*WHAT TO WORK ON:*
If a line includes "logic", copy it out of the entries.

[Saved data entries]
· · · · · · ·

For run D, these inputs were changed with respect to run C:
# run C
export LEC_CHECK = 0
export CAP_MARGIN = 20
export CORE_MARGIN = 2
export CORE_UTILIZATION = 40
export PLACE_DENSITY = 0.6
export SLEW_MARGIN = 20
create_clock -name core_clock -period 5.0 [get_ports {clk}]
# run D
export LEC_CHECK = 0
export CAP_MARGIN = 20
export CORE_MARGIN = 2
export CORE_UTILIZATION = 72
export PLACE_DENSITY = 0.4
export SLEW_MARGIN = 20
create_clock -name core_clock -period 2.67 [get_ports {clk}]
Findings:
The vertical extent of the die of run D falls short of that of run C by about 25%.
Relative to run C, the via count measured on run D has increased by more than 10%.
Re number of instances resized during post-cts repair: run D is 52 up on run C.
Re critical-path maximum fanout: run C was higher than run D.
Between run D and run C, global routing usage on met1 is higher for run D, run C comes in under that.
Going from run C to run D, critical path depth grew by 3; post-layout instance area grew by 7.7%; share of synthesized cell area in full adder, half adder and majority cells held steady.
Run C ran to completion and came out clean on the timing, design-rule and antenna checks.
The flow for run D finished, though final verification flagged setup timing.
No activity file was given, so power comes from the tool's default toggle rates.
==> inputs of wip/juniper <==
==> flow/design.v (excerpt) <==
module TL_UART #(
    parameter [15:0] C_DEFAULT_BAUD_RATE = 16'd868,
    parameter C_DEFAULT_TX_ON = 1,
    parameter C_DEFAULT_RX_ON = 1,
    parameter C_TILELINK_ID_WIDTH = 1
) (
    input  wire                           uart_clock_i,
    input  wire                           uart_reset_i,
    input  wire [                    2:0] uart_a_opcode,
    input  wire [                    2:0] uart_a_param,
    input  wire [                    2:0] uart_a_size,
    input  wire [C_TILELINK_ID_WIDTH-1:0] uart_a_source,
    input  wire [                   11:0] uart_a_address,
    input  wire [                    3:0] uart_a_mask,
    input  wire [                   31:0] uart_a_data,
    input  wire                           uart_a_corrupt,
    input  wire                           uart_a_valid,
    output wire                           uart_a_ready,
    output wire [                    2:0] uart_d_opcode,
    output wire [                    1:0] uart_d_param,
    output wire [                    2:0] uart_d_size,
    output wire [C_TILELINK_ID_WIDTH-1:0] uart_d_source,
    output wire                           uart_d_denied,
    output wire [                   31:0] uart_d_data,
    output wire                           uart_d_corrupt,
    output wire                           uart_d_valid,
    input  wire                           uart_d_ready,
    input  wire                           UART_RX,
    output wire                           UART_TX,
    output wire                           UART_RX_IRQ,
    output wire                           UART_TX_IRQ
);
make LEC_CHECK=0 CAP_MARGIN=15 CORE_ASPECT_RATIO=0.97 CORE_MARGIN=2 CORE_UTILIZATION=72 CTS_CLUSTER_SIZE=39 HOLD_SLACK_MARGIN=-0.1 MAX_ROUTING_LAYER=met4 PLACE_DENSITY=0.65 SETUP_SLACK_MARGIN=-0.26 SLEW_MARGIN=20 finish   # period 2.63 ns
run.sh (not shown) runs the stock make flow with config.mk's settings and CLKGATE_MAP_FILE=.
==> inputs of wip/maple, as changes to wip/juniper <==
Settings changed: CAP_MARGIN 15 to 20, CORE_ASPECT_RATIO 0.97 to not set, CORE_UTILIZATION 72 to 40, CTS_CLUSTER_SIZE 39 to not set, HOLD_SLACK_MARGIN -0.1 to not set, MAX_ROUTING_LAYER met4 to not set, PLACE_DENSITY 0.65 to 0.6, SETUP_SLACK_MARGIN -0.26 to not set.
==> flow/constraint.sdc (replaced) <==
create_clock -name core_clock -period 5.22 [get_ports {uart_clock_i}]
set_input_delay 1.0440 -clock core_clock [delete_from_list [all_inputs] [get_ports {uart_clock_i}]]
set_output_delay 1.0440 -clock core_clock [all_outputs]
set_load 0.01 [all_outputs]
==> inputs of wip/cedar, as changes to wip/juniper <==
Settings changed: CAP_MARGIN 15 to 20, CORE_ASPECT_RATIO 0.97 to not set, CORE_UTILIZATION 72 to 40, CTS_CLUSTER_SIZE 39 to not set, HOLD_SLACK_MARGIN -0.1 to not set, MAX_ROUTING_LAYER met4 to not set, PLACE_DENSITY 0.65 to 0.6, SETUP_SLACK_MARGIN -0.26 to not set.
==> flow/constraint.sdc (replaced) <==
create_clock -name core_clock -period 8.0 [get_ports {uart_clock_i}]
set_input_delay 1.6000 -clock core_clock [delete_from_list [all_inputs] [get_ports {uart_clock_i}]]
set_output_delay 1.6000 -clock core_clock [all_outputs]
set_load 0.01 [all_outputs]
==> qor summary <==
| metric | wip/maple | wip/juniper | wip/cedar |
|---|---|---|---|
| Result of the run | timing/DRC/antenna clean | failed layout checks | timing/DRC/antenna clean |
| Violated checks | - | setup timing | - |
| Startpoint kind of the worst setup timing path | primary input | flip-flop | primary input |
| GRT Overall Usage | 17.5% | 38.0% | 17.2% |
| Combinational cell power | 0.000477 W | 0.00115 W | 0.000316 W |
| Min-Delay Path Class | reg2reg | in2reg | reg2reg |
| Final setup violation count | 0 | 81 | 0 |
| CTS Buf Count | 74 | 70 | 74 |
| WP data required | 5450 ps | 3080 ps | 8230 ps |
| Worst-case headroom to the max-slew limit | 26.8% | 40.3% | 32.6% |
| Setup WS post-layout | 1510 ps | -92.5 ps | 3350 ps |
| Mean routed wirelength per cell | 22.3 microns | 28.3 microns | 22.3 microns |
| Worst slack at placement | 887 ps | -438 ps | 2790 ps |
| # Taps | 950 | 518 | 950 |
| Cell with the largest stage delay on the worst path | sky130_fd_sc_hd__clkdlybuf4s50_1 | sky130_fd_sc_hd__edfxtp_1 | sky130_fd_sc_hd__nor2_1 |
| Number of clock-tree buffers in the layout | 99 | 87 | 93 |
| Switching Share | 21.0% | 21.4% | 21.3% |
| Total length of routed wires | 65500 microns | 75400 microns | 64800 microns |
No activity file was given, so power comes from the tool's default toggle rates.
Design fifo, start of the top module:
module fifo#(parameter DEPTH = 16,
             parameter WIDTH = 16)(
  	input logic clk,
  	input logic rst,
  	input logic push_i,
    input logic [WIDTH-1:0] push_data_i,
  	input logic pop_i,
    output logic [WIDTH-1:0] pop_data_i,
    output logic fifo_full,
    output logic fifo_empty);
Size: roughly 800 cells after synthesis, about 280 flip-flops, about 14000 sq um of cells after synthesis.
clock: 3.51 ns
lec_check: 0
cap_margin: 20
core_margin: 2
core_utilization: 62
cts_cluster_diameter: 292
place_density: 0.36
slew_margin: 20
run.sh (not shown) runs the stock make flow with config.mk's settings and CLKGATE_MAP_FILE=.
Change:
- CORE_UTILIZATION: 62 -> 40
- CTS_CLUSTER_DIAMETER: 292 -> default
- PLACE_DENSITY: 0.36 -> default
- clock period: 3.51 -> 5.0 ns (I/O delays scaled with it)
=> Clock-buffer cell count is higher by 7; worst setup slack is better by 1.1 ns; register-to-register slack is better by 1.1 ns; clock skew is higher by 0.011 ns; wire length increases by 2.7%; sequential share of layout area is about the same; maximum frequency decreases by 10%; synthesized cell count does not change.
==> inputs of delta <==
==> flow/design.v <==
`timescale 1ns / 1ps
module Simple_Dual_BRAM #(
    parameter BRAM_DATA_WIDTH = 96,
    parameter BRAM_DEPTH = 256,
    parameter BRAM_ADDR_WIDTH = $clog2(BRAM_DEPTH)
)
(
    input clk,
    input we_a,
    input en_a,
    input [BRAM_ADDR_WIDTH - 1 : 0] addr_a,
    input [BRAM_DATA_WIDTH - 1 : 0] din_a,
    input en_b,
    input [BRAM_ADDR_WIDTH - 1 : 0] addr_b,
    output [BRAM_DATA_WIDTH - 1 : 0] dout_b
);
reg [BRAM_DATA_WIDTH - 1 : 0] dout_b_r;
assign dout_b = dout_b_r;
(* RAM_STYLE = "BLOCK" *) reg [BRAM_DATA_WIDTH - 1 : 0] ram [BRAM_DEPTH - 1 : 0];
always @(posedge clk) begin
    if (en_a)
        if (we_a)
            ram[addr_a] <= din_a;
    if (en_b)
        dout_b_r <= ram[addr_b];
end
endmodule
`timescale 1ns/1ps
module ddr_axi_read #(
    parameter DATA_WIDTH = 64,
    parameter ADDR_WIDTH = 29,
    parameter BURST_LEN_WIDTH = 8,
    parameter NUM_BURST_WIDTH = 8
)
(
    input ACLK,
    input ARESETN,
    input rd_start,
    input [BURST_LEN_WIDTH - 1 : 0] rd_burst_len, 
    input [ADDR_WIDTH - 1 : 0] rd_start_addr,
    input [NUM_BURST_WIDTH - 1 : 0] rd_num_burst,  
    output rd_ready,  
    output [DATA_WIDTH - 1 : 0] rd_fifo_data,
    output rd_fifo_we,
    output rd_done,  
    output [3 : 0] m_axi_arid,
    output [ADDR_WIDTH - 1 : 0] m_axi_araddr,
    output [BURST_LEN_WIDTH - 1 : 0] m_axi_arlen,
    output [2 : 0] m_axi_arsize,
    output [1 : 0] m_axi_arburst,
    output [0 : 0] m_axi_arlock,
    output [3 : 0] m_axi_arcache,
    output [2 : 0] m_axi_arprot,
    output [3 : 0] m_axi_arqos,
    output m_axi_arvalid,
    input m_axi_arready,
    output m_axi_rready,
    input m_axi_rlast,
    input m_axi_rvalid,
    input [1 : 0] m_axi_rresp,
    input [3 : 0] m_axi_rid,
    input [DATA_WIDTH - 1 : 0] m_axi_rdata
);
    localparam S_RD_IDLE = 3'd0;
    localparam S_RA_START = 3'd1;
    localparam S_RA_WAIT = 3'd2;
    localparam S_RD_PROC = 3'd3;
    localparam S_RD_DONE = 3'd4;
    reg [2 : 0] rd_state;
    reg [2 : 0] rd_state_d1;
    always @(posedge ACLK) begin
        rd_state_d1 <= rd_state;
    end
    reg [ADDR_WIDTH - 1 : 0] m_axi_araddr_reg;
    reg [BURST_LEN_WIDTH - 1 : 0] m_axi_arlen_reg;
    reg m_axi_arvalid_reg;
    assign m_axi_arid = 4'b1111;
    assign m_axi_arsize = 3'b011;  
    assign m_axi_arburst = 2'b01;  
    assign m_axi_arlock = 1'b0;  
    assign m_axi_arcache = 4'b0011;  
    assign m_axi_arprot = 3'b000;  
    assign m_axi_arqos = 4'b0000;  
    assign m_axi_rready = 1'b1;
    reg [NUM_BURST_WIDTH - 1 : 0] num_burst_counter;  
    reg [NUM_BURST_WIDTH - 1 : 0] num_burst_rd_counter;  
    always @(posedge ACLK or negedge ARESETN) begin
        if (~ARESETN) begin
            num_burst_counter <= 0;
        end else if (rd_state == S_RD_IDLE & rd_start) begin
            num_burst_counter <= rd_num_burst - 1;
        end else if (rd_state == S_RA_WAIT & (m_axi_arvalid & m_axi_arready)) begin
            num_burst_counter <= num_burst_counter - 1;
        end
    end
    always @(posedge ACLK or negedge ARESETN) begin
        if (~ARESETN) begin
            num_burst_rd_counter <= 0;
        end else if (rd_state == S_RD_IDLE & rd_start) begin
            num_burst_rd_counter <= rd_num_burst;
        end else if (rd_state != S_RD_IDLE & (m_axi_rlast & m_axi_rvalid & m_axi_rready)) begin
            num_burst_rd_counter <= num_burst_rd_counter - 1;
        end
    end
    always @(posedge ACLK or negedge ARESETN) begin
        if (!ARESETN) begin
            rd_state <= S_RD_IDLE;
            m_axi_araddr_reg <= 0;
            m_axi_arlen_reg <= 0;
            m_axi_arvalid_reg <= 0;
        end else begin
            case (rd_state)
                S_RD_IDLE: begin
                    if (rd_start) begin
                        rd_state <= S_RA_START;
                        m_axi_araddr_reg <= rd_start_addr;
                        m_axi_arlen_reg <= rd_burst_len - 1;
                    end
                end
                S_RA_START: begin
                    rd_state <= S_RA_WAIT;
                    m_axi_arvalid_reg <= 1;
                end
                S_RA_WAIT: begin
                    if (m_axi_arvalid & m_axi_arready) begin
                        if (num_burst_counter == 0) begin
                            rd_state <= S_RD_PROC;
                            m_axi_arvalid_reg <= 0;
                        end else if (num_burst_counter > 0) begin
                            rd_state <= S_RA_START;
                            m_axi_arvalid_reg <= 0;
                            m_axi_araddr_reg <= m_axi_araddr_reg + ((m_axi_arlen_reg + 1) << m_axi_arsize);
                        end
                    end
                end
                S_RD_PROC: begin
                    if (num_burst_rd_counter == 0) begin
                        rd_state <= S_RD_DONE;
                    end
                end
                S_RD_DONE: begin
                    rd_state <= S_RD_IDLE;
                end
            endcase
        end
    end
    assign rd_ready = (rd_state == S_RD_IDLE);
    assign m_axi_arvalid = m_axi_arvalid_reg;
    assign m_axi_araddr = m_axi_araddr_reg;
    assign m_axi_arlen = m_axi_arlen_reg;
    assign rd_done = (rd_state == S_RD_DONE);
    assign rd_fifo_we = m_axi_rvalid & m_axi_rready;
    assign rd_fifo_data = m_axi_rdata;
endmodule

· · · · · · ·

*SOLUTION TO THIS PROBLEM:*
  	input logic clk,
  	input logic rst,
  	input logic push_i,
    input logic [WIDTH-1:0] push_data_i,
  	input logic pop_i,
    output logic [WIDTH-1:0] pop_data_i,
    output logic fifo_full,
    output logic fifo_empty);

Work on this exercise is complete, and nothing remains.